_What you will do_:
Lines from the material below that hold the string "comparator" are what is needed; copy each of them.

_Records provided_:
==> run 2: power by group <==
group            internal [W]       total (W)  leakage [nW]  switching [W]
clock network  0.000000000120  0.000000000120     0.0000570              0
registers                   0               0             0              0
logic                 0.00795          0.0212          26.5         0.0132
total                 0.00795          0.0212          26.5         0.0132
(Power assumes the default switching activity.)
[src/rtl/ghht_pkg.sv]
// shared types, widths and register indexes of the group hadamard hard threshold block
`default_nettype none
package ghht_pkg;

	// largest group the block supports
	localparam int GROUP_MAX = 8;
	localparam int NLANE     = 8;
	localparam int LOG2_LANE = 3;
	localparam int LOG2_MAX  = (GROUP_MAX >= 8) ? 3 : (GROUP_MAX >= 4) ? 2 :
	                           (GROUP_MAX >= 2) ? 1 : 0;

	// data widths
	localparam int DATA_W = 24;
	localparam int SUM_W  = 31;
	localparam int MAG_W  = 27;
	localparam int SQ_W   = 2 * MAG_W;
	localparam int THR_W  = 48;
	localparam int LIM_W  = THR_W + LOG2_LANE;
	localparam int LG_W   = 2;
	localparam int CNT_W  = 4;
	localparam int IDX_W  = 1;

	// register indexes
	localparam logic [IDX_W-1:0] REG_GROUP_LOG2 = 1'b0;
	localparam logic [IDX_W-1:0] REG_THRESHOLD  = 1'b1;

	localparam logic signed [DATA_W-1:0] DATA_MAX = {1'b0, {(DATA_W-1){1'b1}}};
	localparam logic signed [DATA_W-1:0] DATA_MIN = {1'b1, {(DATA_W-1){1'b0}}};

	typedef logic signed [DATA_W-1:0] data_t;
	typedef logic signed [SUM_W-1:0]  sum_t;
	typedef sum_t                     sum_arr_t [NLANE];
	typedef logic [LIM_W-1:0]         limit_t;

	// control that travels with a word down the pipeline
	typedef struct packed {
		logic            vld;
		logic            dc;
		logic [LG_W-1:0] lg;
	} ctl_t;

endpackage
`default_nettype wire

[src/rtl/ghht_lane.sv]
// one lane: squares a transformed value and zeroes it when below the limit, unless it is exempt
`default_nettype none
module ghht_lane (
	input  logic                  clk,
	input  logic                  arst_n,
	input  ghht_pkg::sum_t        val,
	input  ghht_pkg::limit_t      limit,
	input  logic                  exempt,
	input  logic                  active,
	output ghht_pkg::sum_t        y,
	output logic                  keep
);

	logic [ghht_pkg::SUM_W-1:0] mag_full;
	logic [ghht_pkg::MAG_W-1:0] mag;
	logic [ghht_pkg::SQ_W-1:0]  sq_s3;
	ghht_pkg::sum_t             val_s3;
	ghht_pkg::limit_t           limit_s3;
	logic                       exempt_s3;
	logic                       active_s3;
	logic                       keep_c;

	// magnitude of the transformed value
	assign mag_full = val[ghht_pkg::SUM_W-1] ? ghht_pkg::SUM_W'(-val) : ghht_pkg::SUM_W'(val);
	assign mag      = mag_full[ghht_pkg::MAG_W-1:0];

	// square stage
	always_ff @(posedge clk) begin
		sq_s3     <= mag * mag;
		val_s3    <= val;
		limit_s3  <= limit;
		exempt_s3 <= exempt;
		active_s3 <= active;
	end

	// hard threshold decision
	assign keep_c = exempt_s3 ||
	                (sq_s3 >= {{(ghht_pkg::SQ_W - ghht_pkg::LIM_W){1'b0}}, limit_s3});

	always_ff @(posedge clk or negedge arst_n) begin
		if (!arst_n) begin
			keep <= 1'b0;
		end else begin
			keep <= keep_c && active_s3;
		end
	end

	always_ff @(posedge clk) begin
		y <= keep_c ? val_s3 : '0;
	end

endmodule
`default_nettype wire
===== src/btc_pkg.sv =====
package btc_pkg;

  localparam int MAX_BLOCK_DEF = 16;
  localparam int PERM_W        = 4;
  localparam int PERM_ENTRIES  = 16;
  localparam int TABLE_W       = PERM_W * PERM_ENTRIES;
  localparam int LEN_W         = 5;
  localparam int BYTE_W        = 8;
  localparam int CFG_IDX_W     = 2;
  localparam int CFG_DATA_W    = TABLE_W;

  localparam logic [BYTE_W-1:0]     PAD_BYTE      = 8'h41;
  localparam logic [TABLE_W-1:0]    PERM_RESET    = 64'hFEDC_BA98_7654_3210;
  localparam logic [LEN_W-1:0]      LEN_RESET     = 5'd16;

  localparam logic [CFG_IDX_W-1:0]  CFG_PERM_TABLE   = 2'd0;
  localparam logic [CFG_IDX_W-1:0]  CFG_BLOCK_LEN    = 2'd1;
  localparam logic [CFG_IDX_W-1:0]  CFG_DECRYPT_MODE = 2'd2;

  typedef struct packed {
    logic store_wr;
    logic emit_ld;
    logic emit_done;
  } btc_cmd_t;

  typedef struct packed {
    logic flush;
    logic last_idx;
    logic out_free;
  } btc_sts_t;

endpackage


===== src/block_transposition_cipher.sv =====
// Permutation cipher over a byte stream: bytes are collected into blocks of
// block_len bytes (0 acts as 1, values above MAX_BLOCK act as MAX_BLOCK), and
// each full block, or a partial one closed by end_of_message and padded with
// 0x41, is sent out as a run of block_len permuted bytes. Bytes are accepted
// one per cycle while idle, and none while a run is emitted. The limit is
// the single block buffer, which is filled and then read out one byte a
// cycle whenever the output register is free or out_ready is high. The
// output register lets the first byte of the next block be accepted while
// the last beat of a run still waits. Configuration must be written through
// cfg_we, cfg_idx and cfg_data only while idle, which the user must ensure.
module block_transposition_cipher #(
  parameter int MAX_BLOCK = btc_pkg::MAX_BLOCK_DEF
) (
  input  logic                            clk,
  input  logic                            rst_n,
  input  logic                            cfg_we,
  input  logic [btc_pkg::CFG_IDX_W-1:0]   cfg_idx,
  input  logic [btc_pkg::CFG_DATA_W-1:0]  cfg_data,
  input  logic                            in_valid,
  output logic                            in_ready,
  input  logic [btc_pkg::BYTE_W-1:0]      in_byte,
  input  logic                            in_end_of_message,
  output logic                            out_valid,
  input  logic                            out_ready,
  output logic [btc_pkg::BYTE_W-1:0]      out_byte,
  output logic                            out_block_last,
  output logic                            out_message_last
);
  import btc_pkg::*;

  btc_cmd_t cmd;
  btc_sts_t sts;

  btc_ctrl u_ctrl (
    .clk      (clk),
    .rst_n    (rst_n),
    .in_valid (in_valid),
    .in_ready (in_ready),
    .sts      (sts),
    .cmd      (cmd)
  );

  btc_dp #(
    .MAX_BLOCK (MAX_BLOCK)
  ) u_dp (
    .clk               (clk),
    .rst_n             (rst_n),
    .cfg_we            (cfg_we),
    .cfg_idx           (cfg_idx),
    .cfg_data          (cfg_data),
    .in_byte           (in_byte),
    .in_end_of_message (in_end_of_message),
    .out_valid         (out_valid),
    .out_ready         (out_ready),
    .out_byte          (out_byte),
    .out_block_last    (out_block_last),
    .out_message_last  (out_message_last),
    .cmd               (cmd),
    .sts               (sts)
  );

endmodule


===== src/btc_ctrl.sv =====
module btc_ctrl (
  input  logic              clk,
  input  logic              rst_n,
  input  logic              in_valid,
  output logic              in_ready,
  input  btc_pkg::btc_sts_t sts,
  output btc_pkg::btc_cmd_t cmd
);
  import btc_pkg::*;

  typedef enum logic [1:0] {
    S_IDLE = 2'b01,
    S_EMIT = 2'b10
  } state_t;

  state_t state_r, state_nxt;

  always_comb begin
    state_nxt     = state_r;
    in_ready      = 1'b0;
    cmd.store_wr  = 1'b0;
    cmd.emit_ld   = 1'b0;
    cmd.emit_done = 1'b0;
    unique case (state_r)
      S_IDLE: begin
        in_ready     = 1'b1;
        cmd.store_wr = in_valid;
        if (in_valid && sts.flush) begin
          state_nxt = S_EMIT;
        end
      end
      S_EMIT: begin
        cmd.emit_ld = sts.out_free;
        if (sts.out_free && sts.last_idx) begin
          cmd.emit_done = 1'b1;
          state_nxt     = S_IDLE;
        end
      end
      default: state_nxt = S_IDLE;
    endcase
  end

  always_ff @(posedge clk) begin
    if (!rst_n) begin
      state_r <= S_IDLE;
    end else begin
      state_r <= state_nxt;
    end
  end

endmodule
`src/rtl/core/pel_pkg.sv`:
```
package pel_pkg;

  localparam int unsigned DefCapacity = 64;
  localparam int unsigned StartW      = 32;
  localparam int unsigned HandleW     = 16;

  typedef enum logic [1:0] {
    OpInsert  = 2'd0,
    OpDelete  = 2'd1,
    OpSearch  = 2'd2,
    OpSetText = 2'd3
  } op_e;

  typedef enum logic [1:0] {
    StatOk       = 2'd0,
    StatOutOfBnd = 2'd1,
    StatNotFound = 2'd2,
    StatFull     = 2'd3
  } status_e;

  typedef struct packed {
    logic               occ;
    logic [StartW-1:0]  start;
    logic [HandleW-1:0] type_h;
    logic [HandleW-1:0] text_h;
  } cell_data_t;

  typedef struct packed {
    op_e                op;
    logic               apply;
    logic               search;
    logic [StartW-1:0]  key;
    logic [HandleW-1:0] type_h;
    logic [HandleW-1:0] text_h;
  } cell_cmd_t;

endpackage

```
`src/rtl/core/pel_cell.sv`:
```
module pel_cell
  import pel_pkg::*;
#(
  parameter int unsigned Idx   = 0,
  parameter int unsigned SlotW = 6
) (
  input  logic             clk_i,
  input  logic             rst_ni,
  input  cell_cmd_t        cmd_i,
  input  logic [SlotW-1:0] slot_i,
  input  cell_data_t       left_i,
  input  cell_data_t       right_i,
  output cell_data_t       data_o,
  output logic             match_o
);

  logic               occ_q, occ_d;
  logic [StartW-1:0]  start_q, start_d;
  logic [HandleW-1:0] type_q, type_d;
  logic [HandleW-1:0] text_q, text_d;
  logic               match_q;
  logic               here, past;

  assign here = (slot_i == SlotW'(Idx));
  assign past = (slot_i < SlotW'(Idx));

  always_comb begin
    occ_d   = occ_q;
    start_d = start_q;
    type_d  = type_q;
    text_d  = text_q;
    if (cmd_i.apply) begin
      case (cmd_i.op)
        OpInsert: begin
          if (here) begin
            occ_d   = 1'b1;
            start_d = cmd_i.key;
            type_d  = cmd_i.type_h;
            text_d  = '0;
          end else if (past) begin
            occ_d   = left_i.occ;
            start_d = left_i.start;
            type_d  = left_i.type_h;
            text_d  = left_i.text_h;
          end
        end
        OpDelete: begin
          if (here || past) begin
            occ_d   = right_i.occ;
            start_d = right_i.start;
            type_d  = right_i.type_h;
            text_d  = right_i.text_h;
          end
        end
        OpSetText: begin
          if (here) begin
            text_d = cmd_i.text_h;
          end
        end
        default: begin
        end
      endcase
    end
  end

  always_ff @(posedge clk_i or negedge rst_ni) begin
    if (!rst_ni) begin
      occ_q   <= 1'b0;
      match_q <= 1'b0;
    end else begin
      occ_q <= occ_d;
      if (cmd_i.search) begin
        match_q <= occ_q && (start_q == cmd_i.key);
      end
    end
  end

  always_ff @(posedge clk_i) begin
    start_q <= start_d;
    type_q  <= type_d;
    text_q  <= text_d;
  end

  assign data_o  = '{occ: occ_q, start: start_q, type_h: type_q, text_h: text_q};
  assign match_o = match_q;

endmodule

```
`config.mk`:
```
export PLATFORM = sky130hd
export DESIGN_NAME = pel_cell
export DESIGN_NICKNAME = d
export VERILOG_FILES = /design/src/rtl/core/pel_pkg.sv /design/src/rtl/core/pel_cell.sv
export SDC_FILE = /design/constraint.sdc
export NUM_CORES = 1
export LEC_CHECK = 0
export BUFFER_PORTS_ARGS = -buffer_cell sky130_fd_sc_hd__buf_2
export CAP_MARGIN = 20
export CORE_MARGIN = 10
export CORE_UTILIZATION = 39
export CTS_CLUSTER_DIAMETER = 60
export CTS_CLUSTER_SIZE = 10
export DETAILED_ROUTE_END_ITERATION = 10
export PLACE_DENSITY = 0.8
export SYNTH_ARGS = -nofsm -noshare
export SYNTH_HDL_FRONTEND = slang
export SYNTH_SLANG_ARGS = --single-unit
```
`constraint.sdc`:
```
create_clock -name clk_i -period 1.65 [get_ports clk_i]
set_input_delay 0.0825 -clock clk_i [delete_from_list [all_inputs] [get_ports clk_i]]
set_output_delay 0.0825 -clock clk_i [all_outputs]
set_load 0.05 [all_outputs]
```
# After elaboration in Yosys (flattened, before gate mapping)

Cells that the tools add are included.

RAM bits: 0
Bits in latches: 0
Bits in registers: 66
Memories kept: 0
Input bits: 206
Logic and storage cells: 37
Bits in read-only memories: 0
Output and inout port bits: 66

Shifts and indexed selects: 0
Muxes and demuxes: 17
$mul: 0
$add $sub $neg: 0
$lt $le $gt $ge: 1
Reductions and logical operators: 8
Bitwise gates (word level): 0
Equal/unequal tests: 6
Div/mod/pow operators: 0

Operators by type and width:

| kind                                                                  | count |
|---|---|
| 16-bit two-way mux                                                    | 7 |
| 32-bit two-way mux                                                    | 3 |
| 32-bit case mux with 2 select lines                                   | 1 |
| 16-bit case mux with 3 select lines                                   | 1 |
| 32-bit equality test                                                  | 1 |
| 16-bit case mux with 2 select lines                                   | 1 |
| 6-bit logical NOT                                                     | 1 |
| 6-bit by 1-bit < comparator with 1-bit output, second input constant  | 1 |
| 5-bit AND reduction                                                   | 1 |
| 2-bit != test, second input constant                                  | 2 |
| 4-bit AND reduction                                                   | 1 |
| 1-bit two-way mux                                                     | 3 |
| 3-bit != test, second input constant                                  | 1 |
| 3-bit nonzero test                                                    | 1 |
| 2-bit by 1-bit equality test with 1-bit output, second input constant | 1 |
| 2-bit equality test, second input constant                            | 1 |
| 2-bit logical NOT                                                     | 1 |
| 1-bit case mux with 2 select lines                                    | 1 |
| 2-bit nonzero test                                                    | 1 |
| 1-bit logical AND                                                     | 1 |
| 1-bit logical OR                                                      | 1 |

# Depth between registers and ports, before layout

Depth after elaboration: 4
Gate-level depth with buffers: 5
Mapped depth without buffers: 4

# Worst setup path after synthesis

OpenSTA, ideal clock, no wires.

Path kind: input -> register
Start: input slot_i[2]
End: register occ_q
Setup slack: -1358 ps
Data required time: 1577 ps
Data arrival time: 2935 ps
Stages on the path: 4
Buffers on the path: 0
Setup time: 73 ps
Cell sequence: nor4b_1 nand2_1 nor2_1 o32a_1

Word-level cells in the longest chain between the ends: 4
Elaborated cells between the ends (all ways): 8
Classes of those cells: order compare: 1; eq/ne: 2; mux: 2; reduce/logical: 3

Ends and longest elaborated chain:

| element                                                                            | line                           | text |
|---|---|---|
| start: declaration                                                                 | pel_cell.sv:10                 | `input logic [SlotW-1:0] slot_i,` |
| 6-bit by 1-bit < comparator with 1-bit output or 6-bit logical NOT (tied branches) | pel_cell.sv:25, pel_cell.sv:24 |  |
| 1-bit logical OR                                                                   | pel_cell.sv:48                 | `if (here \|\| past) begin` |
| 2-bit != test (no source line)                                                     | n/a                            |  |
| 4-bit AND reduction (no source line)                                               | n/a                            |  |
| end signal: assignment                                                             | pel_cell.sv:68                 | `occ_q <= 1'b0;` |
| end signal: assignment                                                             | pel_cell.sv:71                 | `occ_q <= occ_d;` |
| end: declaration                                                                   | pel_cell.sv:17                 | `logic occ_q, occ_d;` |

Several ways; a longest one is shown, not always the timed one.
A chain may end at the register's enable or synchronous reset.

# Final worst setup path

Start: register start_q[25]
End: register match_q, in the netlist match_o

Word-level cells in the longest chain between the ends: 2

Ends and longest elaborated chain:

| element                  | line           | text |
|---|---|---|
| start: declaration       | pel_cell.sv:18 | `logic [StartW-1:0] start_q, start_d;` |
| start signal: assignment | pel_cell.sv:79 | `start_q <= start_d;` |
| 32-bit equality test     | pel_cell.sv:73 | `match_q <= occ_q && (start_q == cmd_i.key);` |
| 1-bit logical AND        | pel_cell.sv:73 |  |
| end signal: assignment   | pel_cell.sv:73 |  |
| end: declaration         | pel_cell.sv:21 | `logic match_q;` |

No other way between the ends.

==> run metrics <==
Vias/cell=about 4.7; setup violators final=0; switching pwr=~800 uW; global-route wire length before repair=about 15000 um; Rel. slew slack=0.7683; Sum Neg Setup Slack=0 ns; H-tree depth=3; antenna fix cells=0; Critical Path Max Stage Delay=0.55 ns; sequential group share of total power=0.475; I/O Pins=272; post-synthesis sequential area ratio=0.6156; Reg clk slew, reported paths=~0.07 ns; GR Overflow Total=0; worst r2r dst=match_o; Mapped Area=approximately 3200 um^2; internal power=3.117 mW; outcome=complete, no violations; RR Startpoint=start_q[25]; setup bufs post-CTS=0; Distinct cells, synth=24; clock skew after layout=about 0.0082 ns; port bufs=slightly above 200; drc violations=0; Post-Syn Instances=between 200 and 250; initial drt markers=70; die height=~110 um; commonest cells after routing, fill and taps aside=buf_2 (206), edfxtp_1 (64), mux2_2 (48); Min Hold Slack=between 0.04 and 0.05 ns; Req. time, crit path=between 1.5 and 2 ns; worst hold path class=in -> reg; hold path depth=3; Tmin final=about 1.5 ns; post-layout util=0.5961; CTS Sinks=66; Fmax achieved=649.0 MHz; initial antenna violation count=0; drt wl/cell=roughly 18 um; layout cells sized above 1=0.6566; HPWL after detailed placement=approximately 8000 um; clock root cell=clkbuf_8; Die Area=12240 um^2; Worst Hold Launch=cmd_i[64]; clock buffer count from CTS=9; syn_nets=about 420; Fin. Hold Viols=0; nets=~630; GRT Util Overall=0.1481; total iterations of the first detailed-routing run=4; Final period util=0.9338; cells along the critical path=xnor2_1, nand4_1, or4_4, o31ai_2; Sw Ratio=0.2049; clock latency on the worst-skew pair=0.32 ns; maximum vdd ir drop=between 0.5 and 0.6 mV; YS warnings=0; Starting Density=0.4082; vias in the first global route=slightly below 3000; CP Class=reg -> reg; Syn-to-layout area delta=46.05%; CP endpoint kind=register; Reg2Reg Depth=4; total power=approximately 3.9 mW; largest net degree at the start of global routing=50; crit start category=register; number of synthesized register bits=66; sink of the worst hold path=match_o; die width=roughly 110 um; CTS tree=done; drt total wl=approximately 9500 um; synthesized area per cell=about 15 um^2; RSZ-0062 raised after global routing=no; Crit Path Max Fanout=2; critical path data arrival time=1.78 ns; Clock power frac=0.403; Slowest-stage cell, CP=or4_4; reg-to-reg slack, setup=between 0.1 and 0.15 ns; commonest non-fill, non-tap cell in the layout=buf_2; gpl congestion=just over 0.8; DRT antenna net count=0; placed inst area=approximately 4400 um^2; Core Area=just under 8000 um^2; Rows=32; Slew @ Worst Pin=around 0.34 ns; fillers=648; leakage=~2 nW; Comb power frac=0.121; vias=2507; Slew Viols, Final=0; PD cells=roughly 840 nW/um^2; CTS Buffer Depth=2; final instance area=approximately 4700 um^2; Maximum Capacitance Violations=0
## area by class of cell
class / instances / area [um^2] / area share
Timing Repair Buffer: 215 / 1129 / 0.2412
Clock buffer: 9 / 123.9 / 0.02648
Clock inverter: 7 / 107.6 / 0.02300
Tap cell: 102 / 127.6 / 0.02728
Multi-Input combinational cell: 132 / 1211 / 0.2589
Sequential cell: 66 / 1972 / 0.4215
Inverter: 2 / 7.507 / 0.001605
## flip-flops by register name, summed over array words and instances, names as in the netlist
signal and flops:
text_q 16, match_o 1, type_q 16, start_q 32
occ_q 1
## power groups by stage
| stage | registers, mW | clock network (mW) | logic [mW] |
|---|---|---|---|
| 2_1_floorplan | 1.92 | 0 | 0.230 |
| 3_3_place_gp | 1.90 | 0 | 0.459 |
| 3_5_place_dp | 1.90 | 0 | 0.477 |
| 4_1_cts | 1.86 | 1.63 | 0.482 |
| 5_1_grt | 1.86 | 1.69 | 0.523 |
| 6_report | 1.86 | 1.58 | 0.476 |
## cells in the mapped netlist
master | count | area, um^2
nand3_1 | 2 | 10.01
inv_2 | 1 | 3.750
buf_2 | 4 | 20.02
buf_4 | 4 | 30.03
nand2b_1 | 1 | 6.260
nand2_1 | 1 | 3.750
or4_1 | 1 | 7.510
xnor2_1 | 16 | 140.1
dfrtp_1 | 2 | 50.05
o32a_1 | 1 | 10.01
nor4b_1 | 1 | 8.760
nor2_1 | 17 | 63.81
a21oi_1 | 1 | 5.000
mux2_2 | 48 | 540.5
nor3_1 | 1 | 5.000
mux2i_1 | 16 | 160.2
nand4_1 | 4 | 25.02
buf_1 | 1 | 3.750
nor4_1 | 4 | 25.02
edfxtp_1 | 64 | 1922
xor2_1 | 16 | 140.1
inv_1 | 1 | 3.750
o31ai_2 | 1 | 12.51
nor2_2 | 1 | 6.260
## timing repair
action                                 CTS  global route
resized for setup                        0             2
endpoints found under the hold margin    3             0
setup endpoints to repair                0             1
hold buffers                             2             0
## cells by family (layout without fill, tap and decap cells)
logic type	after synthesis	after routing	synth area share
buffers and inverters	11	233	0.01914
AND/OR/NAND/NOR	33	33	0.05039
flip-flops	66	66	0.6156
multiplexers	64	64	0.2187
XOR/XNOR	32	32	0.08750
AO/OA/AOI/OAI	3	3	0.008592
## how the worst max path moves through the flow
stage / start / end / slack, ns / cells past startpoint
6_report: start_q[25] / match_o / 0.11 / 4
5_1_grt: start_q[28] / match_o / 0.004 / 5
4_1_cts: start_q[28] / match_o / 0.03 / 5
3_5_place_dp: start_q[28] / match_o / 0.06 / 5
3_3_place_gp: start_q[28] / match_o / 0.06 / 5
2_1_floorplan: start_q[22] / match_o / -0.04 / 4
## metal layers
layer  routed length [um]  global-route usage  part of all wire  up-vias
met2                 4771              0.2602              0.50      132
met3                 1201             0.08536              0.13       10
li1                     -                   -                 -     1218
met4                  125             0.05440             0.013        0
met1                 3369              0.1396              0.36     1147
met5                    0                   0                 0        -
## through the flow
| stage | std cells | worst slack, ns |
|---|---|---|
| global placement | 515 | 0.05694 |
| global route | 533 | 0.004342 |
| floorplan | 209 | -0.04237 |
| finish | 533 | 0.1092 |
| CTS | 533 | 0.02890 |
| detailed placement | 515 | 0.06449 |
## critical path: cells and delay by family (launching register included)
kind            cells  cell delay (ns)
simple gates        2             0.68
compound gates      1             0.18
flops               1             0.41
xor+xnor            1             0.18
No activity file was read; power rests on OpenSTA's default activity.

_Written response_:
| 6-bit by 1-bit < comparator with 1-bit output, second input constant  | 1 |
| 6-bit by 1-bit < comparator with 1-bit output or 6-bit logical NOT (tied branches) | pel_cell.sv:25, pel_cell.sv:24 |  |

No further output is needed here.